Visualize a histogram of color clusters coded in hexadecimal.

In [None]:
plot_hex_distribution(rgb_props, f"{title} hex distribution")
plt.xticks(rotation=60)
plt.legend().remove()
plt.savefig(join(output_directory, f"{title}.hex.png"))
plt.clf()

Visualize RGB clusters in 3D RGB-space, from a few different perspectives.

In [None]:
fig = plot_rgb_distribution(rgb_props, f"{title} RGB distribution")
camera = dict(eye=dict(x=2.5, y=0, z=0))  # rotate to x axis
fig.update_layout(scene_camera=camera, title='eye = (x:2.5., y:0, z:0.)')
fig.write_image(join(output_directory, title + '.rgb.x.png'))
camera = dict(eye=dict(x=0, y=2.5, z=0))  # rotate to y axis
fig.update_layout(scene_camera=camera, title='eye = (x:0., y:2.5, z:0.)')
fig.write_image(join(output_directory, title + '.rgb.y.png'))
camera = dict(eye=dict(x=0, y=0, z=2.5))  # rotate to z axis
fig.update_layout(scene_camera=camera, title='eye = (x:0., y:0, z:2.5.)')
fig.write_image(join(output_directory, title + '.rgb.z.png'))
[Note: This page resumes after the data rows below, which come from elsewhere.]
[src/rtl/sadc_downcnt.sv]
module sadc_downcnt #(
    parameter int W = 8
) (
    input  logic         clk,
    input  logic         rst,
    input  logic         load,
    input  logic [W-1:0] load_val,
    output logic [W-1:0] cnt,
    output logic         zero
);

    always_ff @(posedge clk) begin
        if (rst)              cnt <= '0;
        else if (load)        cnt <= load_val;
        else if (cnt != '0)   cnt <= cnt - 1'b1;
    end

    assign zero = (cnt == '0);

endmodule

[src/rtl/sadc_shiftin.sv]
module sadc_shiftin #(
    parameter int W = 10
) (
    input  logic         clk,
    input  logic         rst,
    input  logic         shift_en,
    input  logic         sdi,
    input  logic         commit,
    input  logic         keep,
    output logic [W-1:0] data,
    output logic         valid
);

    logic [W-1:0] sr_q;
    logic [W-1:0] next_word;

    assign next_word = {sr_q[W-2:0], sdi};

    always_ff @(posedge clk) begin
        if (rst) begin
            sr_q  <= '0;
            data  <= '0;
            valid <= 1'b0;
        end else begin
            valid <= 1'b0;
            if (shift_en) sr_q <= next_word;
            if (commit && keep) begin
                data  <= next_word;
                valid <= 1'b1;
            end
        end
    end

    // the strobe never lasts two cycles
    a_r6_valid_single: assert property (@(posedge clk) disable iff (rst)
        valid |=> !valid);

endmodule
Visualize hue distribution as a radial bar plot.

In [None]:
# radial bar plot for color distribution
fig = plot_hue_distribution(hsv_props, f"{title} hue distribution")
fig.write_image(join(output_directory, title + '.hue.png'))

TODO: repeat the analysis separately for each combination of treatment and date (maybe also for a few plants individually).

## Overview

Image preprocessing steps are applied including Gaussian blur and an adaptive threshold, followed by contour detection and an optional hue filter. For *sarracenia* we exclude blues & purples to remove. K-means clustering is then used to average the image, assigning each pixel to its nearest centroid. Averaged pixels are counted, then grouped and analyzed by plant, timestamp, and fertilizer treatment.